Reputation: 65
I have data frame with the below cols:
country<- c("CA","IN","US")
text <- c("paint red green", "painting red", "painting blue")
word <- c("green, red, blue", "red", "red, blue")
df <- data.frame(country, text, word)
For each row I want to find the words in the word column within the text in the text column and present them in a new column, so there will be shown the founded words in the text, separated by comma. so the new column should be:
df$new_col <- c("green,red","red","blue")
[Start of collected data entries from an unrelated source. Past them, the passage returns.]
==> src/aqkr_pkg.sv <==
// shared types and constants for the aging queue with keyed removal
`default_nettype none
package aqkr_pkg;

  localparam int QueueDepth = 64;
  localparam int IdxW       = $clog2(QueueDepth);
  localparam int CntW       = $clog2(QueueDepth + 1);
  localparam int MaxEntW    = 7;
  localparam int HopW       = 32;
  localparam int PayW       = 16;
  localparam int TimeW      = 32;
  localparam int ModeW      = 3;
  localparam int CfgIdxW    = 1;
  localparam int CfgDataW   = 32;

  // register indexes of the configuration port
  localparam logic [CfgIdxW-1:0] CFG_MAX_ENTRIES = 1'd0;
  localparam logic [CfgIdxW-1:0] CFG_MAX_DELAY   = 1'd1;

  localparam logic [MaxEntW-1:0] MAX_ENTRIES_RST = 7'd64;
  localparam logic [TimeW-1:0]   MAX_DELAY_RST   = 32'd30000;

  typedef enum logic [ModeW-1:0] {
    MODE_ENQ   = 3'd0,
    MODE_DEQ   = 3'd1,
    MODE_TAKE  = 3'd2,
    MODE_FIND  = 3'd3,
    MODE_FLUSH = 3'd4
  } mode_e;

  typedef enum logic [1:0] {
    ST_IDLE,
    ST_SCAN,
    ST_FINISH
  } state_e;

  // controller to datapath
  typedef struct packed {
    logic latch;
    logic scan_en;
    logic out_load;
  } cmd_t;

  // datapath to controller
  typedef struct packed {
    logic is_scan;
    logic scan_done;
    logic out_free;
  } sts_t;

endpackage
`default_nettype wire

==> src/aqkr_ctrl.sv <==
// controller state machine: accept, scan, deliver
`default_nettype none
module aqkr_ctrl
  import aqkr_pkg::*;
(
  input  wire  clk_i,
  input  wire  rst_ni,
  input  wire  in_valid_i,
  output logic in_stall_o,
  input  sts_t sts_i,
  output cmd_t cmd_o
);

  state_e state_q, state_d;

  // state register
  always_ff @(posedge clk_i or negedge rst_ni) begin
    if (!rst_ni) begin
      state_q <= ST_IDLE;
    end else begin
      state_q <= state_d;
    end
  end

  // next state and commands
  always_comb begin
    state_d    = state_q;
    cmd_o      = '0;
    in_stall_o = 1'b1;
    case (state_q)
      ST_IDLE: begin
        in_stall_o = 1'b0;
        if (in_valid_i) begin
          cmd_o.latch = 1'b1;
          state_d     = sts_i.is_scan ? ST_SCAN : ST_FINISH;
        end
      end
      ST_SCAN: begin
        cmd_o.scan_en = 1'b1;
        if (sts_i.scan_done) begin
          state_d = ST_FINISH;
        end
      end
      ST_FINISH: begin
        if (sts_i.out_free) begin
          cmd_o.out_load = 1'b1;
          state_d        = ST_IDLE;
        end
      end
      default: state_d = ST_IDLE;
    endcase
  end

endmodule
`default_nettype wire

==> config.mk <==
export PLATFORM = sky130hd
export DESIGN_NAME = aqkr_ctrl
export DESIGN_NICKNAME = d
export VERILOG_FILES = /design/src/aqkr_pkg.sv /design/src/aqkr_ctrl.sv
export SDC_FILE = /design/constraint.sdc
export NUM_CORES = 1
export LEC_CHECK = 0
export CAP_MARGIN = 20
export CELL_PAD_IN_SITES_DETAIL_PLACEMENT = 1
export CELL_PAD_IN_SITES_GLOBAL_PLACEMENT = 1
export CORE_AREA = 3 3 40 42
export DETAILED_ROUTE_END_ITERATION = 8
export DIE_AREA = 0 0 43 45
export DONT_BUFFER_PORTS = 1
export GPL_TIMING_DRIVEN = 0
export PLACE_DENSITY = 0.3
export SLEW_MARGIN = 20
export SYNTH_ARGS = -nofsm -noshare
export SYNTH_HDL_FRONTEND = slang
export SYNTH_SLANG_ARGS = --single-unit
==> constraint.sdc <==
create_clock -name clk_i -period 0.9 [get_ports clk_i]
set_input_delay 0.045 -clock clk_i [delete_from_list [all_inputs] [get_ports clk_i]]
set_output_delay 0.045 -clock clk_i [all_outputs]
set_load 0.005 [all_outputs]
# After elaboration in Yosys (flattened, before gate mapping)
# Cells that the tools add are included.
[op_classes]
n_eq_ne = 5
mux = 11
reduce_logical = 2
[op_table]
columns = ["cell", "count"]
rows = [
  ["two-way mux 2 bit", 4],
  ["two-way mux 1 bit", 6],
  ["inequality test 2 bit, second input constant", 3],
  ["case mux 2 bit (3 select lines)", 1],
  ["AND reduction 3 bit", 1],
  ["equality test 2 x 1 -> 1 bit, second input constant", 1],
  ["equality test 2 bit, second input constant", 1],
  ["zero test 2 bit", 1],
]
[word_totals]
output_inout_bits = 4
ff_bits = 2

# Logic depth before layout (Yosys ltp)
[depth]
word_depth = 3
depth_mapped = 2
depth_no_buf = 2

# Worst setup path after synthesis
# Ideal clock, no wire load.
[synth_path]
kind = "reg-to-reg"
start = "register state_q[0]"
end = "register state_q[1]"
path_stages_with_launch = 3
required_time_ns = 0.827
synth_period_minus_slack_ns = 0.962
arrival_ns = 0.889
slack_ns = -0.062
n_path_buf = 0
path_cell_list = "dfrtp_1 -> or3b_1 -> a21oi_2"
[synth_between]
elab_chain_cells = 3
elab_cells_between_ends = 8
[synth_rtl]
columns = ["item", "line", "rtl"]
rows = [
  ["start, declared", "aqkr_ctrl.sv:14", "state_e state_q, state_d;"],
  ["start signal, assigned", "aqkr_ctrl.sv:21", "state_q <= state_d;"],
  ["equality test 2 x 1 -> 1 bit (tied with other cells)", "aqkr_ctrl.sv:30", "case (state_q)"],
  ["inequality test 2 bit (no source line)", "n/a", ""],
  ["AND reduction 3 bit (no source line)", "n/a", ""],
]
# Parallel ways exist; a longest one is shown, timed or not.
# A chain may end at the register's enable or synchronous reset.

==> results.md <==
* Antenna diodes at 0
* CTS root buffer: clkbuf_4
* CTS Buffer Depth at 2
* Grt total ovfl at 0
* Largest vdd supply drop at 0.900 mV
* CP max stage delay at a little under 0.4 ns
* DR vias at approximately 140
* First-pass GRT wire length at between 600 and 700 µm
* Setup CP Type: register to output pin
* WL final at between 400 and 500 µm
* Failing checks: negative setup slack
* Most frequent cells after synthesis: a21oi_1 (2), dfrtp_1 (2)
* Setup TNS at -0.372 ns
* Most flops, register: state_q
* Clock Latency Late Sink at 0.22 ns
* Max_slew headroom at 0.895
* Initial Util at 0.101
* Type of origin of the critical path: register
* Largest net degree at the start of global routing at 7
* Die Ht at around 45 µm
* Avg Inst Size Synth at between 9 and 10 µm²
* Final worst setup slack at -0.124 ns
* Netlist cell types at 12
* Num Clock Sinks at 2
* Core area at ~1300 µm²
* Sequential area share after synthesis at 0.385
* Crit path from: state_q[0]
* Num CTS Buffers at 3
* Reg area at roughly 50 µm²
* Worst R2R Path Depth at 2
* Cell Chain, Critical Path: buf_6 > and3b_2
* Pleak at about 0.11 nW
* Final hold vios at 0
* Full die area at approximately 1900 µm²
* Top FF cell, synth: dfrtp_1
* CP Max Fanout at 6
* Syn nets at 20
* Filler cell count at 150
* Antenna viol nets, final at 0
* Overall Global Routing Usage at 0.0541
* Design Area, Final at roughly 250 µm²
* Power Dens Cells at roughly 2600 nW/µm²
* Synth Warn # at 0
* Die Wd at approximately 43 µm
* Post-Synthesis Cell Area at around 130 µm²
* RD Place Congestion at between 0.5 and 0.6
* I/O pin cnt at 10
* RSZ-0062 raised after global routing: yes
* Top flop regs: state_q: 2 flops
* Slew @ Worst Pin at between 0.15 and 0.2 ns
* Initial DRC count at 1
* Worst EP required at ~0.85 ns
* Worst path bufs/invs at 1
* Reg2Reg Setup Slack at -0.07 ns
* Slew Viols, Final at 0
* Reg clk slew, reported paths at 0.03 ns
* Synth area leaders: dfrtp_1 (38%), a21oi_1 (7.7%), and3b_2 (7.7%)
* Async SR Flop Fraction at 1.00
* Worst Skew at 0.000486 ns
* Setup Slack @ Placement at -0.123 ns
* Fin crit period at 1.02 ns
* R2r startpoint: state_q[0]
* Setup crit end: cmd_o[0]
* Final setup viols at 6
* I/O Buffers at 0
* Post-layout power at ~0.65 mW
* Cell count along the critical path at 2
* DR pass1 iterations at 2
* Initial antenna violation count at 0
* Status: finished, violations left
* Nets at 32
* Worst Hold Class: input pin to register
* Synthesis-to-finish area growth at 95.2%
* Max FFs per register at 2
* Routed wire length per instance at approximately 10 µm
* Cell at the slowest stage of the critical path: dfrtp_1
* Synth top area share at 0.385
* MaxCap Viol Count at 0
* Post-synth top area cell: dfrtp_1
* Synth Register Bits at 2
* CTS H-tree depth at 1
* DR vias/cell at ~3.5
* Vias in the first global route at ~190
* CTS tree: done
* Fin crit share at 1.14
* CP Capture Type: output pin
* DP HPWL at 273 µm
* Critical path's top delay family: flip-flops
* RR Endpoint: state_q[1]
* Drt drc at 0
* Gate count of the mapped netlist at 14
* Worst Path Arrival at 0.98 ns
* Footprint of the multi-input gates at around 90 µm²
* Row cnt at 13
* DP Area at approximately 150 µm²
* Layout cell share with drive strength beyond 1 at 0.417
* Worst Hold Slack at approximately 0.013 ns
* Number of synthesized flops with an enable pin at 0
* FMAX at about 980 MHz
[per-layer routing]
| layer | part of all wire | global-route usage | vias up | wire [µm] |
|---|---|---|---|---|
| met4 | 0 | 0.0723 | 0 | 0 |
| li1 | - | - | 69 | - |
| met3 | 0.055 | 0.0279 | 0 | 22 |
| met1 | 0.40 | 0.0530 | 61 | 161 |
| met5 | 0 | 0 | - | 0 |
| met2 | 0.54 | 0.0719 | 5 | 217 |
[where the power goes]
| group | internal, mW | switching (mW) |
|---|---|---|
| registers | 0.125 | 0.0240 |
| logic | 0.170 | 0.137 |
| clock network | 0.147 | 0.0511 |
[layout make-up]
cell class                      count  share of cell area
Tap cell                           15              0.0739
Inverter                            1              0.0148
Sequential cell                     2               0.197
Multi-Input combinational cell     11               0.355
Timing Repair Buffer                7               0.271
Clock buffer                        3              0.0887
[per-stage QoR]
step,utilization,instances
CTS,0.194,39
global placement,0.116,29
finish,0.198,39
detailed placement,0.116,29
global route,0.198,39
floorplan,-,14
[worst register-to-register path, stage by stage (launching register included)]
cell,delay (ns)
dfrtp_1,0.39
or3b_1,0.38
a21oi_2,0.13
[cells in the final DEF (no fill, tap or decap), drive strengths merged, types with 2 or more instances in the layout]
cell and instances:
dlygate4sd3 5, clkbuf 3, buf 2, a21oi 3
dfrtp 2
[how the worst min path moves through the flow]
stage,from,to,slack (ns),depth (start not counted)
floorplan,rst_ni,state_q[0],-0.25,0
global placement,rst_ni,state_q[0],-0.25,0
global route,sts_i[2],state_q[1],0.02,2
finish,sts_i[2],state_q[1],0.01,2
detailed placement,rst_ni,state_q[1],-0.25,0
CTS,sts_i[2],state_q[1],0.006,2
[logic make-up after synthesis]
family                 Yosys count  synth area share
and+or+nand+nor                  7             0.385
AOI/OAI and AO/OA                4             0.202
DFF                              2             0.385
buffers and inverters            1            0.0288
[timing repair]
item / 4_1_cts / 5_1_grt
pin swaps: 1 / 1
endpoints found under the setup margin: 5 / 6
hold buffers: 5 / 0
gates resized for setup: 4 / 1
buffers inserted: 2 / 0
endpoints found under the hold margin: 4 / 0
Note: power is estimated with default switching activity, not from simulation.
I am using these lines of code, but it take to much time to run and even collapse.
setDT(df)[, new_col:= paste(df$word[unlist(lapply(df$word,function(x) grepl(x, df$text,
ignore.case = T)))], collapse = ","), by = 1:nrow(df)]
Is there a way to change the code so it will be more efficient?
Thank a lot!
Upvotes: 0
Views: 254
Reputation: 101317
Another base R solution using mapply
+ grep
+ regmatches
, i.e.,
df <- within(df, newcol <- mapply(function(x,y) toString(grep(x,y,value = TRUE)),
gsub("\\W+","|",word),
regmatches(text,gregexpr("\\w+",text))))
such that
> df
country text word newcol
1 CA paint red green green, red, blue red, green
2 IN painting red red red
3 US painting blue red, blue blue
Upvotes: 1
Reputation: 79208
library(tidyverse)
df %>%
mutate(newcol = stringr::str_extract_all(text,gsub(", +","|",word)))
country text word newcol
1 CA paint red green green, red, blue red, green
2 IN painting red red red
3 US painting blue red, blue blue
In this case, newcol
is a list. To make it a string, we can do:
df%>%
mutate(newcol = text %>%
str_extract_all(gsub(", +", "|", word)) %>%
invoke(toString, .))
with data.table, you could do:
df[,id := .I][,newcol := do.call(toString,str_extract_all(text,gsub(', +',"|",word))),
by = id][, id := NULL][]
country text word newcol
1: CA paint red green green, red, blue red, green
2: IN painting red red red
3: US painting blue red, blue blue
Upvotes: 1
Reputation: 10375
Try this
mapply(function(x,y){paste(intersect(x,y),collapse=", ")},
strsplit(as.character(df$text),"\\, | "),
strsplit(as.character(df$word),"\\, | "))
[1] "red, green" "red" "blue"
Upvotes: 4